▶ [Assignment]: What lines of the data hold the string "shift"? Copy them all.
*** Input data ***
Background: an optimization exercise with open tools, aiming at small area. Do not read the settings as production practice.
RTL that was checked went through simulation tests only; none was proved equivalent to the original.
No driver is modelled on the clock port, so clock power and skew are understated where the tree is cut down; a real chip needs a root buffer or a tree.
Power and IR drop assume default switching activity.

run B:
==> flow/design.v <==
module RainbowRGB
(input CLK
,input RST
,input BTN
,output[7:0]LED
,output[2:0]RGB
);
function[9:0]nx;
	input[9:0]s;
	begin
		nx={s[8:0],s[9]^~((s[0]&s[2])^(~s[6]&~s[8])^(s[4]?s[1]:~s[7]))};
	end
endfunction
reg[9:0]x;
reg[9:0]v;
reg up_low;
reg dw_low;
wire xw=(x&10'h0d5)==10'h091;      
wire x0=(x&10'h1aa)==10'h122;      
wire vw=(v&10'h156)==10'h044;      
wire[9:0]vm={~v[0],~v[1],~v[2],~v[3],~v[4],~v[5],~v[6],~v[7],~v[8],~v[9]};
always@(posedge CLK)
	if(RST)
		x<=10'h333;
	else
		x<=nx(x);
always@(posedge CLK)
	if(RST)
		v<=10'h199;
	else if(xw)
		v<=nx(v);
always@(posedge CLK)
	if(RST)begin
		up_low<=1'b0;
		dw_low<=1'b0;
	end
	else if(xw)begin
		up_low<=!vw;
		dw_low<=!vw;
	end
	else begin
		if(x==v)
			up_low<=1'b0;
		if(x==vm)
			dw_low<=1'b0;
	end
wire ramp=vw&&x0;    
reg[2:0]a;    
reg[1:0]q;    
always@(posedge CLK)
	if(RST)begin
		a<=3'd0;
		q<=2'd0;
	end
	else if(ramp)begin
		q<={q[1]^q[0],q[1]|~q[0]};
		if(q!=2'd0)
			a<=a-1'b1;
	end
reg b;           
reg[11:0]s;
reg kp;          
reg sel;         
wire D=s[11]&s[10]&!s[9]&!s[7]&s[6]&!s[5]&!s[4]&s[3]&!s[1];
always@(posedge CLK)
	b<=BTN;
always@(posedge CLK)
	if(RST)
		s<=12'h100;
	else if(BTN!=b)
		s<=12'h200;
	else
		s<={s[10:0],s[11]^s[10]};
always@(posedge CLK)
	if(RST)
		kp<=1'b0;
	else if(D)
		kp<=b;
always@(posedge CLK)
	if(RST)
		sel<=1'b0;
	else if(D&&b&&!kp)
		sel<=~sel;
wire U=up_low&&sel;
wire W=dw_low&&sel;
genvar i;
generate
for(i=0;i<8;i=i+1)begin:gl
	assign LED[i]=~((a==i&&U)||(a==((i+7)&7)&&W));
end
endgenerate
wire Ur=up_low&&!sel;
wire Wr=dw_low&&!sel;
assign RGB[0]=~((!q[1]&&Ur)||(q[1]&&!q[0]&&Wr));
assign RGB[1]=~((q[1]&&q[0]&&Ur)||(!q[1]&&Wr));
assign RGB[2]=~((q[1]&&!q[0]&&Ur)||(q[1]&&q[0]&&Wr));
endmodule
Settings: LEC_CHECK=0, CAP_MARGIN=20, CORE_MARGIN=2, CORE_UTILIZATION=40, SLEW_MARGIN=20; clock period 10.0 ns.
standard.sh (not shown) runs the stock make flow with config.mk's settings and CLKGATE_MAP_FILE= SYNTH_SCRIPT=/design/flow/synth_recipe.tcl, a recipe that flattens the netlist after the stock synthesis.
==> flow/flow/run.sh <==
#!/bin/bash
bash standard.sh ADDER_MAP_FILE= finish > standard.log 2>&1
Changes in run X relative to run B:
--- a/flow/design.v
+++ b/flow/design.v
@@ -6,43 +6,22 @@
 ,output[2:0]RGB
 );
-function[9:0]nx;
-	input[9:0]s;
-	begin
-		nx={s[8:0],s[9]^~((s[0]&s[2])^(~s[6]&~s[8])^(s[4]?s[1]:~s[7]))};
-	end
-endfunction
-reg[9:0]x;
-reg[9:0]v;
-reg up_low;
-reg dw_low;
-wire xw=(x&10'h0d5)==10'h091;      
-wire x0=(x&10'h1aa)==10'h122;      
-wire vw=(v&10'h156)==10'h044;      
-wire[9:0]vm={~v[0],~v[1],~v[2],~v[3],~v[4],~v[5],~v[6],~v[7],~v[8],~v[9]};
+reg[8:0]x;
+reg[8:0]v;
+wire xw=x[8]&x[7]&x[4]&x[2]&x[0];          
+wire vw=v[8]&v[7]&v[4]&v[2]&v[0];          
+wire x0=~(x[8]|x[7]|x[4]|x[2]|x[0]);       
+wire v0=~(v[8]|v[7]|v[4]|v[2]|v[0]);       
+always@(posedge CLK)
+	if(RST|xw)
+		x<=9'd106;
+	else
+		x<=x+1'b1;
 always@(posedge CLK)
 	if(RST)
-		x<=10'h333;
-	else
-		x<=nx(x);
-always@(posedge CLK)
-	if(RST)
-		v<=10'h199;
+		v<=9'd106;
 	else if(xw)
-		v<=nx(v);
-always@(posedge CLK)
-	if(RST)begin
-		up_low<=1'b0;
-		dw_low<=1'b0;
-	end
-	else if(xw)begin
-		up_low<=!vw;
-		dw_low<=!vw;
-	end
-	else begin
-		if(x==v)
-			up_low<=1'b0;
-		if(x==vm)
-			dw_low<=1'b0;
-	end
+		v<=vw?9'd106:v+1'b1;
+wire up_low=x<v;
+wire dw_low=!v0&&!(~x<v);
 wire ramp=vw&&x0;    
 reg[2:0]a;    
- Delta (run X minus run B): arithmetic-cell share of the synthesized area counting full adders, half adders and majority gates up 3.2 points; total standard cell area after synthesis saw an increase; ratio of total power to cell area fell 7.1%; overall die area went up; utilization after layout decreased 2.7 points.
- From run B to run X the numbers moved as follows: per-cell via count in the routed design climbed 1.4%, via count climbed 4.8%.
- Delta (run X minus run B): wire length of the first global-routing pass now sits lower; clock transition at the register clock pins on the worst setup and hold paths after CTS now sits at about the same level.
No run of this note included a check of the RTL's function; only the layout flow was run.


Another version of the RTL of RainbowRGB (not shown whole).
For scale: roughly 230 cells after synthesis.
==> module RainbowRGB, before the edit <==
module RainbowRGB
(input CLK
,input RST
,input BTN
,output[7:0]LED
,output[2:0]RGB
);
reg[8:0]x;
reg[8:0]v;
wire xw=x[8]&x[7]&x[4]&x[2]&x[0];          
wire vw=v[8]&v[7]&v[4]&v[2]&v[0];          
wire x0=~(x[8]|x[7]|x[4]|x[2]|x[0]);       
wire v0=~(v[8]|v[7]|v[4]|v[2]|v[0]);       
always@(posedge CLK)
	if(RST|xw)
		x<=9'd106;
	else
		x<=x+1'b1;
always@(posedge CLK)
	if(RST)
		v<=9'd106;
	else if(xw)
		v<=vw?9'd106:v+1'b1;
wire up_low=x<v;
wire dw_low=!v0&&!(~x<v);
wire ramp=vw&&x0;    
reg[2:0]a;    
reg[1:0]q;    
always@(posedge CLK)
	if(RST)begin
		a<=3'd0;
		q<=2'd0;
	end
	else if(ramp)begin
		q<={q[1]^q[0],q[1]|~q[0]};
		if(q!=2'd0)
			a<=a-1'b1;
	end
reg b;           
reg[11:0]sr;     
wire[11:0]s=sr^12'haaa;
reg kp;          
reg sel;         
wire D=s[11]&s[10]&!s[9]&!s[7]&s[6]&!s[5]&!s[4]&s[3]&!s[1];
always@(posedge CLK)
	b<=BTN;
always@(posedge CLK)
	if(RST)
		sr<=12'h100^12'haaa;
	else if(BTN!=b)
		sr<=12'h200^12'haaa;
	else
		sr<={s[10:0],s[11]^s[10]}^12'haaa;
always@(posedge CLK)
	if(RST)
		kp<=1'b0;
	else if(D)
		kp<=b;
always@(posedge CLK)
	if(RST)
		sel<=1'b0;
	else if(D&&b&&!kp)
		sel<=~sel;
wire U0=up_low&&!a[0];
wire W1=dw_low&&a[0];
wire M=a[0]?up_low:dw_low;
wire[3:0]d={sel&&a[2:1]==2'd3,sel&&a[2:1]==2'd2,sel&&a[2:1]==2'd1,sel&&a[2:1]==2'd0};
genvar j;
generate
for(j=0;j<4;j=j+1)begin:gl
	assign LED[2*j]=~((d[j]&&U0)||(d[(j+3)%4]&&W1));
	assign LED[2*j+1]=~(d[j]&&M);
end
endgenerate
wire Ur=up_low&&!sel;
wire Wr=dw_low&&!sel;
assign RGB[0]=~((!q[1]&&Ur)||(q[1]&&!q[0]&&Wr));
assign RGB[1]=~((q[1]&&q[0]&&Ur)||(!q[1]&&Wr));
assign RGB[2]=~((q[1]&&!q[0]&&Ur)||(q[1]&&q[0]&&Wr));
endmodule
export LEC_CHECK = 0
export CAP_MARGIN = 20
export CORE_MARGIN = 2
export CORE_UTILIZATION = 40
export SLEW_MARGIN = 20
create_clock -name core_clock -period 10.0 [get_ports {CLK}]
==> flow/flow/run.sh <==
#!/bin/bash
D=$(pwd)
export CTS_SINGLE_BUF=sky130_fd_sc_hd__clkbuf_8
export CTS_NBUF=2
export POST_CTS_TCL=$D/flow/cts_post.tcl
bash standard.sh "SYNTH_SCRIPT=$D/flow/synth.tcl" "POST_CTS_TCL=$D/flow/cts_post.tcl" 'ADDER_MAP_FILE=' 'BUFFER_PORTS_ARGS=-buffer_cell sky130_fd_sc_hd__buf_1' 'CTS_ARGS=-sink_clustering_enable -repair_clock_nets -buf_list {sky130_fd_sc_hd__clkbuf_4} -root_buf sky130_fd_sc_hd__clkbuf_4 -dont_use_dummy_load' finish > standard.log 2>&1
Other scripts of this flow, unchanged in this note and not shown: flow/flow/cts_post.tcl, flow/flow/synth.tcl
Change:
--- a/flow/design.v
+++ b/flow/design.v
@@ -58,16 +58,18 @@
 		kp<=b;
 always@(posedge CLK)
 	if(RST)
 		sel<=1'b0;
 	else if(D&&b&&!kp)
 		sel<=~sel;
-wire U0=up_low&&!a[0];
-wire W1=dw_low&&a[0];
-wire M=a[0]?up_low:dw_low;
-wire[3:0]d={sel&&a[2:1]==2'd3,sel&&a[2:1]==2'd2,sel&&a[2:1]==2'd1,sel&&a[2:1]==2'd0};
+wire U=up_low&&sel;
+wire W=dw_low&&sel;
+wire U0=U&&!a[0];
+wire W1=W&&a[0];
+wire M=a[0]?U:W;
+wire[3:0]d={a[2:1]==2'd3,a[2:1]==2'd2,a[2:1]==2'd1,a[2:1]==2'd0};
 genvar j;
 generate
 for(j=0;j<4;j=j+1)begin:gl
 	assign LED[2*j]=~((d[j]&&U0)||(d[(j+3)%4]&&W1));
 	assign LED[2*j+1]=~(d[j]&&M);
 end
Result: Synthesized area is about the same; setup slack degrades by 0.086 ns; total power barely changes; cell area stays flat; sequential share of layout area hardly moves; hold slack hardly moves; final cell count stays the same; wire length is higher slightly.
In every run of this note, the design's own scripts or RTL, not TritonCTS, make the clock network.


RainbowRGB with an RTL version that a note above also has.
For scale: ~240 cells after synthesis, roughly 38 flip-flops, roughly 14 I/O pins.
==> module RainbowRGB, before the edit <==
module RainbowRGB
(input CLK
,input RST
,input BTN
,output[7:0]LED
,output[2:0]RGB
);
reg[8:0]x;
reg[8:0]v;
wire xw=x[8]&x[7]&x[4]&x[2]&x[0];          
wire vw=v[8]&v[7]&v[4]&v[2]&v[0];          
wire x0=~(x[8]|x[7]|x[4]|x[2]|x[0]);       
wire v0=~(v[8]|v[7]|v[4]|v[2]|v[0]);       
always@(posedge CLK)
	if(RST|xw)
		x<=9'd106;
	else
		x<=x+1'b1;
always@(posedge CLK)
	if(RST)
		v<=9'd106;
	else if(xw)
		v<=vw?9'd106:v+1'b1;
wire up_low=x<v;
wire dw_low=!v0&&!(~x<v);
wire ramp=vw&&x0;    
reg[2:0]a;    
reg[1:0]q;    
always@(posedge CLK)
	if(RST)begin
		a<=3'd0;
		q<=2'd0;
	end
	else if(ramp)begin
		q<={q[1]^q[0],q[1]|~q[0]};
		if(q!=2'd0)
			a<=a-1'b1;
	end
reg b;           
reg[11:0]s;
reg kp;          
reg sel;         
wire D=s[11]&s[10]&!s[9]&!s[7]&s[6]&!s[5]&!s[4]&s[3]&!s[1];
always@(posedge CLK)
	b<=BTN;
always@(posedge CLK)
	if(RST)
		s<=12'h100;
	else if(BTN!=b)
		s<=12'h200;
	else
		s<={s[10:0],s[11]^s[10]};
always@(posedge CLK)
	if(RST)
		kp<=1'b0;
	else if(D)
		kp<=b;
always@(posedge CLK)
	if(RST)
		sel<=1'b0;
	else if(D&&b&&!kp)
		sel<=~sel;
wire U=up_low&&sel;
wire W=dw_low&&sel;
genvar i;
generate
for(i=0;i<8;i=i+1)begin:gl
	assign LED[i]=~((a==i&&U)||(a==((i+7)&7)&&W));
end
endgenerate
wire Ur=up_low&&!sel;
wire Wr=dw_low&&!sel;
assign RGB[0]=~((!q[1]&&Ur)||(q[1]&&!q[0]&&Wr));
assign RGB[1]=~((q[1]&&q[0]&&Ur)||(!q[1]&&Wr));
assign RGB[2]=~((q[1]&&!q[0]&&Ur)||(q[1]&&q[0]&&Wr));
endmodule
==> flow/config.mk <==
export PLATFORM = sky130hd
export DESIGN_NAME = RainbowRGB
export DESIGN_NICKNAME = RainbowRGB
export VERILOG_FILES = /design/flow/design.v
export SDC_FILE = /design/flow/constraint.sdc
export NUM_CORES = 4
export LEC_CHECK = 0
export CAP_MARGIN = 20
export CORE_MARGIN = 2
export CORE_UTILIZATION = 40
export SLEW_MARGIN = 20
==> flow/constraint.sdc <==
create_clock -name core_clock -period 10.0 [get_ports {CLK}]
set_input_delay 2.0000 -clock core_clock [delete_from_list [all_inputs] [get_ports {CLK}]]
set_output_delay 2.0000 -clock core_clock [all_outputs]
set_load 0.01 [all_outputs]
run.sh (not shown) runs the stock make flow with config.mk's settings and CLKGATE_MAP_FILE= SYNTH_SCRIPT=/design/flow/synth_recipe.tcl, a recipe that flattens the netlist after the stock synthesis.
Stock flow here: none of the scripts above is used.
Then changed:
--- a/flow/design.v
+++ b/flow/design.v
@@ -38,5 +38,6 @@
 	end
 reg b;           
-reg[11:0]s;
+reg[11:0]sr;     
+wire[11:0]s=sr^12'haaa;
 reg kp;          
 reg sel;         
@@ -46,9 +47,9 @@
 always@(posedge CLK)
 	if(RST)
-		s<=12'h100;
+		sr<=12'h100^12'haaa;
 	else if(BTN!=b)
-		s<=12'h200;
+		sr<=12'h200^12'haaa;
 	else
-		s<={s[10:0],s[11]^s[10]};
+		sr<={s[10:0],s[11]^s[10]}^12'haaa;
 always@(posedge CLK)
 	if(RST)
@@ -61,10 +62,13 @@
 	else if(D&&b&&!kp)
 		sel<=~sel;
-wire U=up_low&&sel;
-wire W=dw_low&&sel;
-genvar i;
+wire U0=up_low&&!a[0];
+wire W1=dw_low&&a[0];
+wire M=a[0]?up_low:dw_low;
+wire[3:0]d={sel&&a[2:1]==2'd3,sel&&a[2:1]==2'd2,sel&&a[2:1]==2'd1,sel&&a[2:1]==2'd0};
+genvar j;
 generate
-for(i=0;i<8;i=i+1)begin:gl
-	assign LED[i]=~((a==i&&U)||(a==((i+7)&7)&&W));
+for(j=0;j<4;j=j+1)begin:gl
+	assign LED[2*j]=~((d[j]&&U0)||(d[(j+3)%4]&&W1));
+	assign LED[2*j+1]=~(d[j]&&M);
 end
 endgenerate
Cell area goes down by 0.81%.
Global-route usage grows by 0.88 points.
Power climbs by 8.5%.
Die area falls by 2.5%.
Setup slack improved by 0.039 ns.
Routed wire length increases by 3.4%.
Fmax came out higher by 0.79%.
Clock power climbs by 19%.
Sequential share of layout area is higher by 0.25 points.
The RTL of the first run of this note was laid out without a check of its function.


RainbowRGB with an RTL version that a note above also has.
For scale: roughly 38 flip-flops, ~1700 µm² of cells after synthesis.
==> module RainbowRGB, before the edit <==
module RainbowRGB
(input CLK
,input RST
,input BTN
,output[7:0]LED
,output[2:0]RGB
);
reg[8:0]x;
reg[8:0]v;
wire xw=x[8]&x[7]&x[4]&x[2]&x[0];          
wire vw=v[8]&v[7]&v[4]&v[2]&v[0];          
wire x0=~(x[8]|x[7]|x[4]|x[2]|x[0]);       
wire v0=~(v[8]|v[7]|v[4]|v[2]|v[0]);       
always@(posedge CLK)
	if(RST|xw)
		x<=9'd106;
	else
		x<=x+1'b1;
always@(posedge CLK)
	if(RST)
		v<=9'd106;
	else if(xw)
		v<=vw?9'd106:v+1'b1;
wire up_low=x<v;
wire dw_low=!v0&&!(~x<v);
wire ramp=vw&&x0;    
reg[2:0]a;    
reg[1:0]q;    
always@(posedge CLK)
	if(RST)begin
		a<=3'd0;
		q<=2'd0;
	end
	else if(ramp)begin
		q<={q[1]^q[0],q[1]|~q[0]};
		if(q!=2'd0)
			a<=a-1'b1;
	end
reg b;           
reg[11:0]sr;     
wire[11:0]s=sr^12'haaa;
reg kp;          
reg sel;         
wire D=s[11]&s[10]&!s[9]&!s[7]&s[6]&!s[5]&!s[4]&s[3]&!s[1];
always@(posedge CLK)
	b<=BTN;
always@(posedge CLK)
	if(RST)
		sr<=12'h100^12'haaa;
	else if(BTN!=b)
		sr<=12'h200^12'haaa;
	else
		sr<={s[10:0],s[11]^s[10]}^12'haaa;
always@(posedge CLK)
	if(RST)
		kp<=1'b0;
	else if(D)
		kp<=b;
always@(posedge CLK)
	if(RST)
		sel<=1'b0;
	else if(D&&b&&!kp)
		sel<=~sel;
wire U=up_low&&sel;
wire W=dw_low&&sel;
wire U0=U&&!a[0];
wire W1=W&&a[0];
wire M=a[0]?U:W;
wire[3:0]d={a[2:1]==2'd3,a[2:1]==2'd2,a[2:1]==2'd1,a[2:1]==2'd0};
genvar j;
generate
for(j=0;j<4;j=j+1)begin:gl
	assign LED[2*j]=~((d[j]&&U0)||(d[(j+3)%4]&&W1));
	assign LED[2*j+1]=~(d[j]&&M);
end
endgenerate
wire Ur=up_low&&!sel;
wire Wr=dw_low&&!sel;
assign RGB[0]=~((!q[1]&&Ur)||(q[1]&&!q[0]&&Wr));
assign RGB[1]=~((q[1]&&q[0]&&Ur)||(!q[1]&&Wr));
assign RGB[2]=~((q[1]&&!q[0]&&Ur)||(q[1]&&q[0]&&Wr));
endmodule
clock: 10.0 ns
lec_check: 0
cap_margin: 20
core_margin: 2
core_utilization: 40
slew_margin: 20
standard.sh (not shown) runs the stock make flow with config.mk's settings and CLKGATE_MAP_FILE= SYNTH_SCRIPT=/design/flow/synth_recipe.tcl, a recipe that flattens the netlist after the stock synthesis.
==> flow/flow/run.sh <==
#!/bin/bash
D=$(pwd)
bash standard.sh "SYNTH_SCRIPT=$D/flow/synth.tcl" 'ADDER_MAP_FILE=' 'BUFFER_PORTS_ARGS=-buffer_cell sky130_fd_sc_hd__buf_1' 'CTS_ARGS=-sink_clustering_enable -repair_clock_nets -buf_list {sky130_fd_sc_hd__clkbuf_4} -root_buf sky130_fd_sc_hd__clkbuf_4 -dont_use_dummy_load' finish > standard.log 2>&1
==> flow/flow/synth.tcl <==
proc synth {args} { yosys synth -nofsm -noshare {*}$args }
# The standard synthesis (synth_recipe.tcl), with abc given a different script.
proc abc {args} {
  set out {}
  set skip 0
  foreach a $args {
    if {$skip} { set skip 0; lappend out {+strash;dc2;dch -f;map -a;topo}; continue }
    if {$a eq "-script"} { set skip 1 }
    lappend out $a
  }
  yosys abc {*}$out
}
source $::env(SCRIPTS_DIR)/synth.tcl
# left out here: clear keep_hierarchy, flatten, clean up, hide names made inside functions, write 1_2_yosys.v
Edit:
--- a/flow/design.v
+++ b/flow/design.v
@@ -37,8 +37,7 @@
 			a<=a-1'b1;
 	end
 reg b;           
-reg[11:0]sr;     
-wire[11:0]s=sr^12'haaa;
+reg[11:0]s;
 reg kp;          
 reg sel;         
 wire D=s[11]&s[10]&!s[9]&!s[7]&s[6]&!s[5]&!s[4]&s[3]&!s[1];
@@ -46,11 +45,11 @@
 	b<=BTN;
 always@(posedge CLK)
 	if(RST)
-		sr<=12'h100^12'haaa;
+		s<=12'h100;
 	else if(BTN!=b)
-		sr<=12'h200^12'haaa;
+		s<=12'h200;
 	else
-		sr<={s[10:0],s[11]^s[10]}^12'haaa;
+		s<={s[10:0],s[11]^s[10]};
 always@(posedge CLK)
 	if(RST)
 		kp<=1'b0;
@@ -63,15 +62,10 @@
 		sel<=~sel;
 wire U=up_low&&sel;
 wire W=dw_low&&sel;
-wire U0=U&&!a[0];
-wire W1=W&&a[0];
-wire M=a[0]?U:W;
-wire[3:0]d={a[2:1]==2'd3,a[2:1]==2'd2,a[2:1]==2'd1,a[2:1]==2'd0};
-genvar j;
+genvar i;
 generate
-for(j=0;j<4;j=j+1)begin:gl
-	assign LED[2*j]=~((d[j]&&U0)||(d[(j+3)%4]&&W1));
-	assign LED[2*j+1]=~(d[j]&&M);
+for(i=0;i<8;i=i+1)begin:gl
+	assign LED[i]=~((a==i&&U)||(a==((i+7)&7)&&W));
 end
 endgenerate
 wire Ur=up_low&&!sel;
After rerunning: The changed run produced a clean layout. Setup slack is worse by 0.15 ns. Worst hold slack is better by 0.026 ns. Count of clock-buffer cells in the layout does not change. Critical path depth came out lower by 1. Cell count grows by 4.6%. Clock power grows by about 3%. Clock skew fell by 0.017 ns. Power is higher by 1.2%. Via count rises by about 1.8%.
Only the layout flow was run in the second run of this note; the RTL was not checked for function there.

-- afterwards: timing with drivers on the ports --
In the flow no input, the clock included, has a driving cell. The finished layouts below were timed again as built, in two steps. Step 1 assumes that a clkbuf_16 drives the clock port and a buf_2 every other input. Step 2 adds t to the input delays and takes it off the output delays; t is the mean of the earliest and latest rising clock arrival at the registers after step 1. Input paths then give back, and output paths get back, about the clock's delay inside the block. Slacks: ideal ports / drivers / drivers and shift; pairs: ideal ports / drivers.
run	shift t [ns]	setup slack, ns	pins driven straight from the clock port
run B	0.328	6.091 / 6.063 / 6.391	1
run X	0.306	5.168 / 5.142 / 5.448	1
the first run of note 2	0.202	5.508 / 5.473 / 5.675	2
the second run of note 2	0.203	5.422 / 5.385 / 5.588	2
the first run of note 3	0.315	4.970 / 4.941 / 5.256	1
the second run of note 3	0.315	5.009 / 4.983 / 5.297	1
the first run of note 4	0.356	5.683 / 5.658 / 6.014	1
the second run of note 4	0.353	5.537 / 5.514 / 5.867	1
After both steps setup and hold are still met in every run listed.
*** End of Input data ***
▶ [Exercise output]:
In the flow no input, the clock included, has a driving cell. The finished layouts below were timed again as built, in two steps. Step 1 assumes that a clkbuf_16 drives the clock port and a buf_2 every other input. Step 2 adds t to the input delays and takes it off the output delays; t is the mean of the earliest and latest rising clock arrival at the registers after step 1. Input paths then give back, and output paths get back, about the clock's delay inside the block. Slacks: ideal ports / drivers / drivers and shift; pairs: ideal ports / drivers.
run	shift t [ns]	setup slack, ns	pins driven straight from the clock port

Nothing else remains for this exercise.